10
votes

What is the best way to partition the data by a field into predefined partition count?

I am currently partitioning the data by specifying the partionCount=600. The count 600 is found to give best query performance for my dataset/cluster setup.

val rawJson = sqlContext.read.json(filename).coalesce(600)
rawJson.write.parquet(filenameParquet)

Now I want to partition this data by the column 'eventName' but still keep the count 600. The data currently has around 2000 unique eventNames, plus the number of rows in each eventName is not uniform. Around 10 eventNames have more than 50% of the data causing data skew. Hence if I do the partitioning like below, its not very performant. The write is taking 5x more time than without.

val rawJson = sqlContext.read.json(filename)
rawJson.write.partitionBy("eventName").parquet(filenameParquet)

What is a good way to partition the data for these scenarios? Is there a way to partition by eventName but spread this into 600 partitions?

My schema looks like this:

{  
  "eventName": "name1",
  "time": "2016-06-20T11:57:19.4941368-04:00",
  "data": {
    "type": "EventData",
    "dataDetails": {
      "name": "detailed1",
      "id": "1234",
...
...
    }
  }
} 

Thanks!

1

1 Answers

9
votes

This is a common problem with skewed data and there are several approaches you can take.

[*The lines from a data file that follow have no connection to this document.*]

`src/rtl/qcpm_pkg.sv`:
```
// ----------------------------------------------------------------------------
// qcpm_pkg
// Types, widths and constants shared by the cascaded pid mixer modules.
// ----------------------------------------------------------------------------
package qcpm_pkg;

   localparam int IN_W         = 16;
   localparam int MOTOR_W      = 16;
   localparam int OUTER_GAIN_W = 60;
   localparam int OUTER_K_W    = 20;
   localparam int INNER_GAIN_W = 32;
   localparam int INNER_K_W    = 16;
   localparam int LIMIT_W      = 15;
   localparam int THRESH_W     = 16;
   localparam int NUM_AXES     = 3;
   localparam int NUM_MOTORS   = 4;
   localparam int AXIS_W       = 2;
   localparam int MOTOR_IDX_W  = 2;

   // outer sum magnitude stays below 2^40 at the default angle format
   localparam int SUM_W  = 42;
   localparam int MUL_A_W = OUTER_K_W + 1;
   localparam int MUL_W  = MUL_A_W + SUM_W;
   localparam int ACC_W  = 64;

   localparam int REQ_DATA_W = 112;
   localparam int RSP_DATA_W = 64;
   localparam int CSR_ADDR_W = 3;
   localparam int CSR_DATA_W = 64;

   localparam int THROTTLE_OFFSET = 500;

   localparam logic [OUTER_GAIN_W-1:0] OUTER_PITCH_RST = 60'd286720;
   localparam logic [OUTER_GAIN_W-1:0] OUTER_ROLL_RST  = 60'd256000;
   localparam logic [OUTER_GAIN_W-1:0] OUTER_YAW_RST   = 60'd1536;
   localparam logic [INNER_GAIN_W-1:0] INNER_PITCH_RST = 32'd8587837;
   localparam logic [INNER_GAIN_W-1:0] INNER_ROLL_RST  = 32'd8587837;
   localparam logic [INNER_GAIN_W-1:0] INNER_YAW_RST   = 32'd51514311;
   localparam logic [LIMIT_W-1:0]      LIMIT_RST       = 15'd19200;
   localparam logic [THRESH_W-1:0]     THRESH_RST      = 16'd1000;

   localparam logic [AXIS_W-1:0] AXIS_ROLL  = 2'd0;
   localparam logic [AXIS_W-1:0] AXIS_PITCH = 2'd1;
   localparam logic [AXIS_W-1:0] AXIS_YAW   = 2'd2;

   localparam logic [MOTOR_IDX_W-1:0] MOTOR_FA = 2'd0;
   localparam logic [MOTOR_IDX_W-1:0] MOTOR_FB = 2'd1;
   localparam logic [MOTOR_IDX_W-1:0] MOTOR_RA = 2'd2;
   localparam logic [MOTOR_IDX_W-1:0] MOTOR_RB = 2'd3;

   typedef enum logic [CSR_ADDR_W-1:0] {
      CSR_OUTER_PITCH = 3'd0,
      CSR_OUTER_ROLL  = 3'd1,
      CSR_OUTER_YAW   = 3'd2,
      CSR_INNER_PITCH = 3'd3,
      CSR_INNER_ROLL  = 3'd4,
      CSR_INNER_YAW   = 3'd5,
      CSR_INT_LIMIT   = 3'd6,
      CSR_THRESHOLD   = 3'd7
   } csr_index_type;

   typedef enum logic [2:0] {
      OP_NONE,
      OP_KP,
      OP_KI,
      OP_KD,
      OP_CD,
      OP_CP
   } mul_op_type;

   typedef enum logic [3:0] {
      ST_IDLE,
      ST_PREP,
      ST_KP,
      ST_KI,
      ST_KD,
      ST_CD,
      ST_CP,
      ST_FLUSH,
      ST_OUT
   } state_type;

   typedef struct packed {
      logic [NUM_AXES-1:0][OUTER_GAIN_W-1:0] outer_gains;
      logic [NUM_AXES-1:0][INNER_GAIN_W-1:0] inner_gains;
      logic [LIMIT_W-1:0]                    integral_limit;
      logic [THRESH_W-1:0]                   throttle_threshold;
   } csr_regs_type;

   typedef struct packed {
      logic              load;
      logic              prep_en;
      logic [AXIS_W-1:0] prep_axis;
      mul_op_type        mul_op;
      logic [AXIS_W-1:0] mul_axis;
      logic              out_load;
   } cmd_type;

   typedef struct packed {
      logic out_free;
   } status_type;

   // x-mode mixer: 1 where the axis correction is subtracted from the motor
   function automatic logic mix_neg(input logic [AXIS_W-1:0] axis,
                                    input logic [MOTOR_IDX_W-1:0] motor);
      logic neg;
      case (axis)
         AXIS_ROLL:  neg = (motor == MOTOR_FB) || (motor == MOTOR_RA);
         AXIS_PITCH: neg = (motor == MOTOR_RA) || (motor == MOTOR_RB);
         AXIS_YAW:   neg = (motor == MOTOR_FB) || (motor == MOTOR_RB);
         default:    neg = 1'b0;
      endcase
      return neg;
   endfunction

endpackage

```
`src/rtl/qcpm_csr.sv`:
```
// ----------------------------------------------------------------------------
// qcpm_csr
// Gain, integral limit and throttle threshold registers with write port.
// ----------------------------------------------------------------------------
module qcpm_csr import qcpm_pkg::*; (
   input  logic                  clock,
   input  logic                  reset,
   input  logic                  csr_valid,
   output logic                  csr_ready,
   input  logic [CSR_ADDR_W-1:0] csr_addr,
   input  logic [CSR_DATA_W-1:0] csr_wdata,
   output csr_regs_type          regs
);

   logic [OUTER_GAIN_W-1:0] outer_pitch_ff, outer_roll_ff, outer_yaw_ff;
   logic [INNER_GAIN_W-1:0] inner_pitch_ff, inner_roll_ff, inner_yaw_ff;
   logic [LIMIT_W-1:0]      limit_ff;
   logic [THRESH_W-1:0]     thresh_ff;

   assign csr_ready = 1'b1;

   always_ff @(posedge clock) begin
      if (reset) begin
         outer_pitch_ff <= OUTER_PITCH_RST;
         outer_roll_ff  <= OUTER_ROLL_RST;
         outer_yaw_ff   <= OUTER_YAW_RST;
         inner_pitch_ff <= INNER_PITCH_RST;
         inner_roll_ff  <= INNER_ROLL_RST;
         inner_yaw_ff   <= INNER_YAW_RST;
         limit_ff       <= LIMIT_RST;
         thresh_ff      <= THRESH_RST;
      end else if (csr_valid && csr_ready) begin
         case (csr_index_type'(csr_addr))
            CSR_OUTER_PITCH: outer_pitch_ff <= csr_wdata[OUTER_GAIN_W-1:0];
            CSR_OUTER_ROLL:  outer_roll_ff  <= csr_wdata[OUTER_GAIN_W-1:0];
            CSR_OUTER_YAW:   outer_yaw_ff   <= csr_wdata[OUTER_GAIN_W-1:0];
            CSR_INNER_PITCH: inner_pitch_ff <= csr_wdata[INNER_GAIN_W-1:0];
            CSR_INNER_ROLL:  inner_roll_ff  <= csr_wdata[INNER_GAIN_W-1:0];
            CSR_INNER_YAW:   inner_yaw_ff   <= csr_wdata[INNER_GAIN_W-1:0];
            CSR_INT_LIMIT:   limit_ff       <= csr_wdata[LIMIT_W-1:0];
            CSR_THRESHOLD:   thresh_ff      <= csr_wdata[THRESH_W-1:0];
            default: begin
            end
         endcase
      end
   end

   // registers are listed pitch first, the datapath indexes roll first
   always_comb begin
      regs.outer_gains[AXIS_ROLL]  = outer_roll_ff;
      regs.outer_gains[AXIS_PITCH] = outer_pitch_ff;
      regs.outer_gains[AXIS_YAW]   = outer_yaw_ff;
      regs.inner_gains[AXIS_ROLL]  = inner_roll_ff;
      regs.inner_gains[AXIS_PITCH] = inner_pitch_ff;
      regs.inner_gains[AXIS_YAW]   = inner_yaw_ff;
      regs.integral_limit          = limit_ff;
      regs.throttle_threshold      = thresh_ff;
   end

endmodule

```
`config.mk`:
```
export PLATFORM = sky130hd
export DESIGN_NAME = qcpm_csr
export DESIGN_NICKNAME = d
export VERILOG_FILES = /design/src/rtl/qcpm_pkg.sv /design/src/rtl/qcpm_csr.sv
export SDC_FILE = /design/constraint.sdc
export NUM_CORES = 1
export LEC_CHECK = 0
export CELL_PAD_IN_SITES_DETAIL_PLACEMENT = 2
export CELL_PAD_IN_SITES_GLOBAL_PLACEMENT = 2
export CORE_MARGIN = 2
export CORE_UTILIZATION = 38
export DETAILED_ROUTE_END_ITERATION = 8
export DONT_BUFFER_PORTS = 1
export HOLD_SLACK_MARGIN = 0.08
export PLACE_DENSITY = 0.83
export SLEW_MARGIN = 15
export SYNTH_ARGS = -nofsm -noshare
export SYNTH_HDL_FRONTEND = slang
export SYNTH_SLANG_ARGS = --single-unit
```
`constraint.sdc`:
```
create_clock -name clock -period 2.66 [get_ports clock]
set_input_delay 0.266 -clock clock [delete_from_list [all_inputs] [get_ports clock]]
set_output_delay 0.266 -clock clock [all_outputs]
set_load 0.05 [all_outputs]
```
==> flow_summary.json <==
{
  "first_global_vias": 10460,
  "clock_skew_ns": 0,
  "drt_first_pass_iters": 4,
  "via_count": 8895,
  "worst_ep_required_time_ns": 3.09,
  "synthTopCellsByCount": "nand2b_1, dfxtp_1, mux2i_1",
  "yosys_warnings": 0,
  "overflow": 0,
  "top_usage_layer": "met2",
  "grt_use_met3": 0.1037,
  "min_period_over_period": 0.8586,
  "register_area_mm2": 0.006146,
  "drive_above_1_share": 0.05093,
  "place.gp.congestion": 0.7267,
  "worstSetupStartpointType": "flip-flop",
  "syn_area_mm2": 0.01197,
  "core_mm2": 0.03083,
  "final_net_count": 1344,
  "yosysSeqAreaShare": 0.5133,
  "power.switching_mw": 2.721,
  "crit_end": "outer_pitch_ff[14]",
  "crit_arrival_ns": 2.72,
  "hold_class": "primary input to flip-flop",
  "synth-main-ff-cell": "dfxtp_1",
  "die_w_um": 181.5,
  "timing.setup.tns_ns": 0,
  "end_kind": "flip-flop",
  "cts_sinks": 307,
  "io_buffer_count": 0,
  "outcome": "complete, no violations",
  "dieArea_mm2": 0.03295,
  "synth_largest_area_cell": "dfxtp_1",
  "regToRegSetupSlack_ns": 0.38,
  "start_util": 0.3884,
  "ctsLongestPathBuffers": 3,
  "dr.first_iter.drc_count": 335,
  "setup_viol": 0,
  "synthDistinctLibCells": 16,
  "cts_resized": 0,
  "synthArstFlopShare": 0,
  "path_max_fanout": 2,
  "ir_worst_vdd_uv": 330.2,
  "p_int_mw": 7.701,
  "fillers": 2985,
  "leakagePower_nw": 6.868,
  "dp_hpwl_mm": 23.68,
  "core.rowCount": 64,
  "clkPwrFrac": 0.446,
  "synth.most_common_cell": "nand2b_1",
  "cts_tree": "yes",
  "synth_top_area_share": 0.5133,
  "fin_util": 0.5008,
  "grt_first_pass_wirelength_mm": 68.66,
  "path_class": "flip-flop to flip-flop",
  "p_per_area_mw_per_mm2": 675.0,
  "hold_depth": 2,
  "met1_usage": 0.2741,
  "syn_nets": 1168,
  "fmax_mhz": 437.9,
  "reg2reg_from": "outer_pitch_ff[14]",
  "cts_buffers": 35,
  "ctsHtreeMaxLevel": 2,
  "drv_cap": 0,
  "slew_violations": 0,
  "rsz0062_at_grt": "no",
  "layout-area-overhead-vs-synth_pct": 28.94,
  "grt_use_met2": 0.5119,
  "cts.hold.buffers_added": 210,
  "ys_top_cells_by_area": "dfxtp_1, mux2i_1, nand2b_1",
  "drc": 0,
  "crit_start": "outer_pitch_ff[14]",
  "postRouteAntennaNets": 0,
  "hold_viol_final": 0,
  "clk_latency_ns": 0.50,
  "drt-total-wl_mm": 45.76,
  "post_cts_buffers": 0,
  "fin_crit_ns": 2.284,
  "wl_per_cell_um": 27.03,
  "r2r_cells": 4,
  "syn_area_per_cell_um2": 10.91,
  "cts.clk_slew.worst_paths_ns": 0.06,
  "grt_max_degree": 207,
  "relSlewSlack": 0.3590,
  "viasPerCell": 5.254,
  "seq_power_share": 0.495,
  "root_buffer": "clkbuf_16",
  "netSwitchingFraction": 0.2611,
  "syn_inst": 1098,
  "power.share.combinational": 0.059,
  "worst_pin_slew_ns": 0.9479,
  "io_pins": 378,
  "die_h_um": 181.5,
  "antenna_found_initial": 0,
  "ys_ff_latch": 307,
  "multiInputGateArea_mm2": 0.005508,
  "synth_edf_count": 0,
  "track_usage": 0.2740,
  "regToRegEndpoint": "outer_pitch_ff[14]"
}
kinds of logic after synthesis:
logic type,count (synthesis),share of synthesized area
muxes,307,0.2566
DFF,307,0.5133
other,1,0.0003132
buffers and inverters,83,0.03312
and+or+nand+nor,400,0.1967
## src/rtl/qcpm_pkg.sv

```systemverilog
// ----------------------------------------------------------------------------
// qcpm_pkg
// Types, widths and constants shared by the cascaded pid mixer modules.
// ----------------------------------------------------------------------------
package qcpm_pkg;

   localparam int IN_W         = 16;
   localparam int MOTOR_W      = 16;
   localparam int OUTER_GAIN_W = 60;
   localparam int OUTER_K_W    = 20;
   localparam int INNER_GAIN_W = 32;
   localparam int INNER_K_W    = 16;
   localparam int LIMIT_W      = 15;
   localparam int THRESH_W     = 16;
   localparam int NUM_AXES     = 3;
   localparam int NUM_MOTORS   = 4;
   localparam int AXIS_W       = 2;
   localparam int MOTOR_IDX_W  = 2;

   // outer sum magnitude stays below 2^40 at the default angle format
   localparam int SUM_W  = 42;
   localparam int MUL_A_W = OUTER_K_W + 1;
   localparam int MUL_W  = MUL_A_W + SUM_W;
   localparam int ACC_W  = 64;

   localparam int REQ_DATA_W = 112;
   localparam int RSP_DATA_W = 64;
   localparam int CSR_ADDR_W = 3;
   localparam int CSR_DATA_W = 64;

   localparam int THROTTLE_OFFSET = 500;

   localparam logic [OUTER_GAIN_W-1:0] OUTER_PITCH_RST = 60'd286720;
   localparam logic [OUTER_GAIN_W-1:0] OUTER_ROLL_RST  = 60'd256000;
   localparam logic [OUTER_GAIN_W-1:0] OUTER_YAW_RST   = 60'd1536;
   localparam logic [INNER_GAIN_W-1:0] INNER_PITCH_RST = 32'd8587837;
   localparam logic [INNER_GAIN_W-1:0] INNER_ROLL_RST  = 32'd8587837;
   localparam logic [INNER_GAIN_W-1:0] INNER_YAW_RST   = 32'd51514311;
   localparam logic [LIMIT_W-1:0]      LIMIT_RST       = 15'd19200;
   localparam logic [THRESH_W-1:0]     THRESH_RST      = 16'd1000;

   localparam logic [AXIS_W-1:0] AXIS_ROLL  = 2'd0;
   localparam logic [AXIS_W-1:0] AXIS_PITCH = 2'd1;
   localparam logic [AXIS_W-1:0] AXIS_YAW   = 2'd2;

   localparam logic [MOTOR_IDX_W-1:0] MOTOR_FA = 2'd0;
   localparam logic [MOTOR_IDX_W-1:0] MOTOR_FB = 2'd1;
   localparam logic [MOTOR_IDX_W-1:0] MOTOR_RA = 2'd2;
   localparam logic [MOTOR_IDX_W-1:0] MOTOR_RB = 2'd3;

   typedef enum logic [CSR_ADDR_W-1:0] {
      CSR_OUTER_PITCH = 3'd0,
      CSR_OUTER_ROLL  = 3'd1,
      CSR_OUTER_YAW   = 3'd2,
      CSR_INNER_PITCH = 3'd3,
      CSR_INNER_ROLL  = 3'd4,
      CSR_INNER_YAW   = 3'd5,
      CSR_INT_LIMIT   = 3'd6,
      CSR_THRESHOLD   = 3'd7
   } csr_index_type;

   typedef enum logic [2:0] {
      OP_NONE,
      OP_KP,
      OP_KI,
      OP_KD,
      OP_CD,
      OP_CP
   } mul_op_type;

   typedef enum logic [3:0] {
      ST_IDLE,
      ST_PREP,
      ST_KP,
      ST_KI,
      ST_KD,
      ST_CD,
      ST_CP,
      ST_FLUSH,
      ST_OUT
   } state_type;

   typedef struct packed {
      logic [NUM_AXES-1:0][OUTER_GAIN_W-1:0] outer_gains;
      logic [NUM_AXES-1:0][INNER_GAIN_W-1:0] inner_gains;
      logic [LIMIT_W-1:0]                    integral_limit;
      logic [THRESH_W-1:0]                   throttle_threshold;
   } csr_regs_type;

   typedef struct packed {
      logic              load;
      logic              prep_en;
      logic [AXIS_W-1:0] prep_axis;
      mul_op_type        mul_op;
      logic [AXIS_W-1:0] mul_axis;
      logic              out_load;
   } cmd_type;

   typedef struct packed {
      logic out_free;
   } status_type;

   // x-mode mixer: 1 where the axis correction is subtracted from the motor
   function automatic logic mix_neg(input logic [AXIS_W-1:0] axis,
                                    input logic [MOTOR_IDX_W-1:0] motor);
      logic neg;
      case (axis)
         AXIS_ROLL:  neg = (motor == MOTOR_FB) || (motor == MOTOR_RA);
         AXIS_PITCH: neg = (motor == MOTOR_RA) || (motor == MOTOR_RB);
         AXIS_YAW:   neg = (motor == MOTOR_FB) || (motor == MOTOR_RB);
         default:    neg = 1'b0;
      endcase
      return neg;
   endfunction

endpackage

```

## src/rtl/qcpm_ctrl.sv

```systemverilog
// ----------------------------------------------------------------------------
// qcpm_ctrl
// Sequencer: walks the three axes through the shared multiplier.
// ----------------------------------------------------------------------------
module qcpm_ctrl import qcpm_pkg::*; (
   input  logic       clock,
   input  logic       reset,
   input  logic       req_tvalid,
   output logic       req_tready,
   input  status_type status,
   output cmd_type    cmd
);

   state_type         state_ff, state_in;
   logic [AXIS_W-1:0] axis_ff, axis_in;

   always_ff @(posedge clock) begin
      if (reset) begin
         state_ff <= ST_IDLE;
         axis_ff  <= AXIS_ROLL;
      end else begin
         state_ff <= state_in;
         axis_ff  <= axis_in;
      end
   end

   always_comb begin
      state_in      = state_ff;
      axis_in       = axis_ff;
      req_tready    = 1'b0;
      cmd.load      = 1'b0;
      cmd.prep_en   = 1'b0;
      cmd.prep_axis = axis_ff;
      cmd.mul_op    = OP_NONE;
      cmd.mul_axis  = axis_ff;
      cmd.out_load  = 1'b0;
      case (state_ff)
         ST_IDLE: begin
            req_tready = 1'b1;
            if (req_tvalid) begin
               cmd.load = 1'b1;
               axis_in  = AXIS_ROLL;
               state_in = ST_PREP;
            end
         end
         ST_PREP: begin
            cmd.prep_en = 1'b1;
            state_in    = ST_KP;
         end
         ST_KP: begin
            cmd.mul_op = OP_KP;
            state_in   = ST_KI;
         end
         ST_KI: begin
            cmd.mul_op = OP_KI;
            state_in   = ST_KD;
         end
         ST_KD: begin
            cmd.mul_op = OP_KD;
            state_in   = ST_CD;
         end
         ST_CD: begin
            cmd.mul_op = OP_CD;
            state_in   = ST_CP;
         end
         ST_CP: begin
            // the next axis is prepared while this one's last product is issued
            cmd.mul_op = OP_CP;
            if (axis_ff == AXIS_YAW) begin
               state_in = ST_FLUSH;
            end else begin
               cmd.prep_en   = 1'b1;
               cmd.prep_axis = axis_ff + 2'd1;
               axis_in       = axis_ff + 2'd1;
               state_in      = ST_KP;
            end
         end
         ST_FLUSH: begin
            state_in = ST_OUT;
         end
         ST_OUT: begin
            if (status.out_free) begin
               cmd.out_load = 1'b1;
               state_in     = ST_IDLE;
            end
         end
         default: begin
            state_in = ST_IDLE;
         end
      endcase
   end

   a_accept_starts_prep: assert property (@(posedge clock) disable iff (reset)
      (req_tvalid && req_tready) |=> (state_ff == ST_PREP) && (axis_ff == AXIS_ROLL))
      else $error("accepted transaction did not start with roll preparation");

   a_axis_range: assert property (@(posedge clock) disable iff (reset)
      axis_ff <= AXIS_YAW)
      else $error("axis counter out of range");

   a_out_load_free: assert property (@(posedge clock) disable iff (reset)
      cmd.out_load |-> status.out_free)
      else $error("result loaded over an untaken result");

   a_prep_axis_next: assert property (@(posedge clock) disable iff (reset)
      (cmd.prep_en && (state_ff == ST_CP)) |-> (cmd.prep_axis == cmd.mul_axis + 2'd1))
      else $error("overlapped preparation on wrong axis");

endmodule

```

## config.mk

```make
export PLATFORM = sky130hd
export DESIGN_NAME = qcpm_ctrl
export DESIGN_NICKNAME = d
export VERILOG_FILES = /design/src/rtl/qcpm_pkg.sv /design/src/rtl/qcpm_ctrl.sv
export SDC_FILE = /design/constraint.sdc
export NUM_CORES = 1
export LEC_CHECK = 0
export BUFFER_PORTS_ARGS = -buffer_cell sky130_fd_sc_hd__buf_2
export CORE_AREA = 2 2 39 41
export DETAILED_ROUTE_END_ITERATION = 8
export DIE_AREA = 0 0 41 43
export GPL_TIMING_DRIVEN = 1
export PLACE_DENSITY = 0.69
export SETUP_SLACK_MARGIN = 0.3
export SLEW_MARGIN = 20
export SYNTH_ARGS = -nofsm -noshare
export SYNTH_HDL_FRONTEND = slang
export SYNTH_SLANG_ARGS = --single-unit
```

## constraint.sdc

```tcl
create_clock -name clock -period 1.41 [get_ports clock]
set_input_delay 0 -clock clock [delete_from_list [all_inputs] [get_ports clock]]
set_output_delay 0 -clock clock [all_outputs]
set_load 0.05 [all_outputs]
```

==> results by stage <==
Critical path:
- Along the worst path, the maximum fanout reaches 4.
- The worst path required time is approximately 1.4 ns.
- The critical path goes through inv_4 -> ha_4 -> nor4bb_4 -> a21oi_2 -> nor2_4 -> buf_8.
- The kind of critical path is flip-flop to output pin.
- The total buffers and inverters traversed by the critical path is 2.
- The largest individual stage delay along the critical path comes from the cell dfxtp_4.
- The endpoint arrival time on the critical path is approximately 1.5 ns.
- The worst setup path is captured at an output pin.
- On the critical path the largest part of the delay comes from simple AND/OR/NAND/NOR gates.
- The worst setup path is launched from a flip-flop.
- In this design, the stage delay of the slowest critical-path cell is about 0.37 ns.

Finish:
- The repair_antennas step left the layout with diodes totalling 0.
- The filler cell count is 89.
- The fraction of layout instances using a drive strength above 1 is between 70 and 80%.
- At the end of the flow, the number of nets in the layout was 98.
- The final non-filler cell total is 107.
- Cells fill 77.40% of the core in the end.
- The finished cells cover 0.001071 sq mm.
- Relative to the synthesized area, the layout overhead comes to 137.8%.

STA:
- Summed over all failing endpoints, the final setup total negative slack is -0.08643 ns.
- Final hold analysis gives a worst-case slack of 0.09037 ns.
- Based on the critical path, the design can be clocked at up to ~680 MHz.
- Setup repair after global routing could not meet its margin everywhere.
- After layout, the worst setup slack is -0.05286 ns.
- The final clock period utilization by the worst path is 103.7%.
- The post-layout minimum cycle time is approximately 1.5 ns.
- The worst slew margin relative to its limit is between 70% and 80%.
- The number of endpoints failing setup at the final stage is 2.
- The number of failing hold endpoints at the final stage is 0.
- Clock skew on the completed layout was measured at between 0.015 and 0.02 ns.
- The number of pins exceeding their max-slew limit in the final report is 0.
- The actual slew at the worst max-slew pin is ~0.30 ns.

Place:
- The half-perimeter wire length of the detailed placement result is between 800 and 900 microns.
- Timing analysis after detailed placement gives a worst setup slack of around 0.042 ns.
- The total of buffers placed on input and output ports is 14.
- The post-place instance area is 660.6 sq um.
- The routability congestion estimate is 0.7764.
- Counting tap cells, the placed design contains a total of 85 instances.

Power and ir drop:
- The design draws about 0.97 mW.
- The switching power of the nets is roughly 0.40 mW.
- The share of total power consumed by net switching is between 40% and 50%.
- The peak supply drop is around 0.47 mV.
- The share of power burned in registers is between 20 and 25%.
- The internal power of the cells totals approximately 0.57 mW.
- Dividing total power by cell area gives a power density of 909.9 mW/mm^2.
- The combinational cell fraction of total power is between 50% and 60%.
- Of the total power, the clock network draws 19.6%.
- The total leakage power is 0.4179 nW.

Floorplanning:
- The die is about 40 microns wide.
- Row generation in the floorplan step produced 14 rows.
- The area enclosed by the die boundary is approximately 0.0018 sq mm.
- Once the floorplan was initialized, standard cells occupied 32.55% of the core.
- The die extent in y is 43 microns.
- In this run the standard cell core region covers around 0.0014 sq mm.
- 15 I/O pins were placed.

Synthesis:
- The number of nets handed over by synthesis was roughly 60.
- The number of storage elements in the synthesis netlist is 6.
- Synthesis handed over a netlist of 55 instances.
- Counting distinct cell types in the post-synthesis netlist gives 29.
- In this run the cell area of the synthesized design comes to between 400 and 500 sq um.
- The fraction of synthesized cell area taken by the top area cell type is a little over a quarter.
- For this run, the number of Yosys warnings is 0.
- The sequential fraction of the synthesis area is around a quarter.
- The leading area contributor after synthesis is dfxtp_1.
- Dividing the synthesized area by the synthesized cell count gives 8.190 sq um.
- Sorting the synthesized cells by area gives the leading types as dfxtp_1 (27%), ha_1 (5.6%), nor4_4 (4.7%), buf_2 (4.4%), o21ai_0 (4.4%).

GRT:
- The maximum number of pins on one net before global-route repair is 10.
- The initial antenna violation count is 0.
- Global routing consumed, over all layers together, between 20% and 30% of the routing resources.
- The number of global-route vias before repair is 526.
- The total grt overflow is 0.
- The first global-routing pass estimated approximately 2400 microns of wire.

Detailed routing:
- After the first detailed-routing iteration, the DRC count stood at 13.
- The routed via count divided by cell count is between 5 and 6.
- The first detailed-routing pass ran for 4 iterations.
- The per-cell routed wire length is ~17 microns.
- The total wire length is roughly 1800 microns.
- The routed layout has roughly 580 vias.
- The DRC violations left is 0.
- The number of nets with antenna violations after detailed routing is 0.

CTS:
- The clock insertion delay at the later pin of the skew report is around 0.27 ns.
- The number of buffers inserted during clock tree synthesis is 3.
- The clock tree from TritonCTS is yes.
- In this run the clock root is driven by a clkbuf_4.
- The number of buffers on the longest clock path is 2.
- The number of H-tree levels is 1.
- Counting every sink on the clock net gives 6.
- The clock transition at the registers of the reported paths is roughly 0.06 ns.

Status:
- The run finished, with violations left.
- The checks that failed: setup timing.

Job:
- The count of max-cap constraint violations is 0.

Min path:
- The path class of the lowest-slack min-delay path is input pin to flip-flop.
**config.mk**
```make
export PLATFORM = sky130hd
export DESIGN_NAME = qcpm_dp
export DESIGN_NICKNAME = d
export VERILOG_FILES = /design/src/rtl/qcpm_pkg.sv /design/src/rtl/qcpm_dp.sv
export SDC_FILE = /design/constraint.sdc
export NUM_CORES = 2
export LEC_CHECK = 0
export BUFFER_PORTS_ARGS = -buffer_cell sky130_fd_sc_hd__buf_2
export CELL_PAD_IN_SITES_DETAIL_PLACEMENT = 2
export CELL_PAD_IN_SITES_GLOBAL_PLACEMENT = 2
export CORE_ASPECT_RATIO = 1.5
export CORE_UTILIZATION = 43
export DETAILED_ROUTE_END_ITERATION = 8
export PLACE_DENSITY_LB_ADDON = 0.15
export SLEW_MARGIN = 25
export SYNTH_ARGS = -nofsm -noshare
export SYNTH_HDL_FRONTEND = slang
export SYNTH_SLANG_ARGS = --single-unit
```
**constraint.sdc**
```tcl
create_clock -name clock -period 15.2 [get_ports clock]
set_clock_uncertainty 0.2 [all_clocks]
set_input_delay 0.76 -clock clock [delete_from_list [all_inputs] [get_ports clock]]
set_output_delay 0.76 -clock clock [all_outputs]
set_load 0.02 [all_outputs]
```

List bucketing works if the skew remains stable over time, which may or may not be the case, especially if new values of the partitioning variable are introduced. I have not researched how easy it is to adjust list bucketing over time and, as your comment states, you can't use that anyway because it is a Spark 2.0 feature.

If you are on 1.6.x, the key observation is that you can create your own function that maps each event name into one of 600 unique values. You can do this as a UDF or as a case expression. Then, you simply create a column using that function and then partition by that column using repartition(600, 'myPartitionCol) as opposed to coalesce(600).

Because we deal with very skewed data at Swoop, I've found the following workhorse data structure to be quite useful for building partitioning-related tools.

/** Given a key, returns a random number in the range [x, y) where
  * x and y are the numbers in the tuple associated with a key.
  */
class RandomRangeMap[A](private val m: Map[A, (Int, Int)]) extends Serializable {
  private val r = new java.util.Random() // Scala Random is not serializable in 2.10

  def apply(key: A): Int = {
    val (start, end) = m(key)
    start + r.nextInt(end - start)
  }

  override def toString = s"RandomRangeMap($r, $m)"
}

For example, here is how we build a partitioner for a slightly different case: one where the data is skewed and the number of keys is small so we have to increase the number of partitions for the skewed keys while sticking with 1 as the minimum number of partitions per key:

/** Partitions data such that each unique key ends in P(key) partitions.
  * Must be instantiated with a sequence of unique keys and their Ps.
  * Partition sizes can be highly-skewed by the data, which is where the
  * multiples come in.
  *
  * @param keyMap  maps key values to their partition multiples
  */
class ByKeyPartitionerWithMultiples(val keyMap: Map[Any, Int]) extends Partitioner {
  private val rrm = new RandomRangeMap(
    keyMap.keys
      .zip(
        keyMap.values
          .scanLeft(0)(_+_)
          .zip(keyMap.values)
          .map {
            case (start, count) => (start, start + count)
          }
      )
      .toMap
  )

  override val numPartitions =
    keyMap.values.sum

  override def getPartition(key: Any): Int =
    rrm(key)
}

object ByKeyPartitionerWithMultiples {

  /** Builds a UDF with a ByKeyPartitionerWithMultiples in a closure.
    *
    * @param keyMap  maps key values to their partition multiples
    */
  def udf(keyMap: Map[String, Int]) = {
    val partitioner = new ByKeyPartitionerWithMultiples(keyMap.asInstanceOf[Map[Any, Int]])
    (key:String) => partitioner.getPartition(key)
  }

}

In your case, you have to merge several event names into a single partition, which would require changes but I hope the code above gives you an idea how to approach the problem.

One final observation is that if the distribution of event names values a lot in your data over time, you can perform a statistics gathering pass over some part of the data to compute a mapping table. You don't have to do this all the time, just when it is needed. To determine that, you can look at the number of rows and/or size of output files in each partition. In other words, the entire process can be automated as part of your Spark jobs.